*Requirement*. From the data that follows, copy every line with the string "property".

*Input data*.
--- config.mk ---
export PLATFORM = sky130hd
export DESIGN_NAME = serial_port_wm
export DESIGN_NICKNAME = d
export VERILOG_FILES = /design/src/rtl/serial_port_pkg.sv /design/src/rtl/serial_fifo.sv /design/src/rtl/serial_port_dp.sv /design/src/rtl/serial_port_ctrl.sv /design/src/rtl/serial_port_wm.sv
export SDC_FILE = /design/constraint.sdc
export NUM_CORES = 1
export LEC_CHECK = 0
export ABC_AREA = 1
export ABC_CLOCK_PERIOD_IN_PS = 3350
export BUFFER_PORTS_ARGS = -buffer_cell sky130_fd_sc_hd__buf_2
export CORE_MARGIN = 2
export CORE_UTILIZATION = 45
export DETAILED_ROUTE_END_ITERATION = 7
export SYNTH_ARGS = -nofsm -noshare
export SYNTH_HDL_FRONTEND = slang
export SYNTH_SLANG_ARGS = --single-unit
export TNS_END_PERCENT = 10
--- constraint.sdc ---
create_clock -name clk -period 3.35 [get_ports clk]
set_input_delay 0.335 -clock clk [delete_from_list [all_inputs] [get_ports clk]]
set_output_delay 0.335 -clock clk [all_outputs]
set_load 0.02 [all_outputs]
--- src/rtl/vsat_addsub.sv ---
module vsat_addsub #(
   parameter int unsigned VEC_W   = 128,
   parameter int unsigned OPC_W   = 6,
   parameter int unsigned OPC_ADD = 1,
   parameter int unsigned OPC_SUB = 5
) (
   input  logic             clk,
   input  logic             rst_n,
   input  logic             in_valid,
   input  logic [OPC_W-1:0] op_code,
   input  logic             uns,
   input  logic [1:0]       lane_sz,
   input  logic             wide,
   input  logic [VEC_W-1:0] src_a,
   input  logic [VEC_W-1:0] src_b,
   input  logic             flag_clr,
   output logic             out_valid,
   output logic [VEC_W-1:0] result,
   output logic             illegal,
   output logic             sat_flag
);
   import vsat_pkg::*;

   localparam int unsigned HALF_W = VEC_W / 2;

   if (VEC_W % 128 != 0) begin : g_bad_vec
      $error("vector width must be a multiple of 128");
   end

   logic                 legal;
   logic                 is_sub;
   logic [VEC_W-1:0]     res_by_sz [NUM_SIZES];
   logic [NUM_SIZES-1:0] sat_by_sz;
   logic [VEC_W-1:0]     res_sel;
   logic                 sat_sel;
   logic                 accept;

   vsat_decode #(.OPC_W(OPC_W), .OPC_ADD(OPC_ADD), .OPC_SUB(OPC_SUB)) u_dec (
      .op_code (op_code),
      .legal   (legal),
      .is_sub  (is_sub)
   );

   for (genvar k = 0; k < NUM_SIZES; k++) begin : g_size
      vsat_size_slice #(.VEC_W(VEC_W), .LANE_W(lane_width(k))) u_slice (
         .a       (src_a),
         .b       (src_b),
         .sub     (is_sub),
         .uns     (uns),
         .wide    (wide),
         .res     (res_by_sz[k]),
         .sat_any (sat_by_sz[k])
      );
   end

   always_comb begin
      res_sel = res_by_sz[lane_sz];
      sat_sel = sat_by_sz[lane_sz];
      accept  = in_valid && legal;
   end

   always_ff @(posedge clk) begin
      if (!rst_n) begin
         out_valid <= 1'b0;
         illegal   <= 1'b0;
         result    <= '0;
         sat_flag  <= 1'b0;
      end else begin
         out_valid <= in_valid;
         illegal   <= in_valid && !legal;
         if (accept) result <= res_sel;
         if (accept && sat_sel) sat_flag <= 1'b1;
         else if (flag_clr)     sat_flag <= 1'b0;
      end
   end

   AST_VALID_LATENCY: assert property (@(posedge clk) disable iff (!rst_n)
      in_valid |=> out_valid);
   AST_IDLE_NO_VALID: assert property (@(posedge clk) disable iff (!rst_n)
      !in_valid |=> !out_valid);
   AST_TAIL_ZERO: assert property (@(posedge clk) disable iff (!rst_n)
      (accept && !wide) |=> (result[VEC_W-1:HALF_W] == '0));
   AST_FLAG_STICKY: assert property (@(posedge clk) disable iff (!rst_n)
      (sat_flag && !flag_clr) |=> sat_flag);
   AST_SAT_WINS: assert property (@(posedge clk) disable iff (!rst_n)
      (accept && sat_sel && flag_clr) |=> sat_flag);
   AST_ILLEGAL_HOLD: assert property (@(posedge clk) disable iff (!rst_n)
      (in_valid && !legal) |=> ($stable(result) && illegal));
endmodule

*Answer for this exercise*.
   AST_VALID_LATENCY: assert property (@(posedge clk) disable iff (!rst_n)
   AST_IDLE_NO_VALID: assert property (@(posedge clk) disable iff (!rst_n)
   AST_TAIL_ZERO: assert property (@(posedge clk) disable iff (!rst_n)
   AST_FLAG_STICKY: assert property (@(posedge clk) disable iff (!rst_n)
   AST_SAT_WINS: assert property (@(posedge clk) disable iff (!rst_n)
   AST_ILLEGAL_HOLD: assert property (@(posedge clk) disable iff (!rst_n)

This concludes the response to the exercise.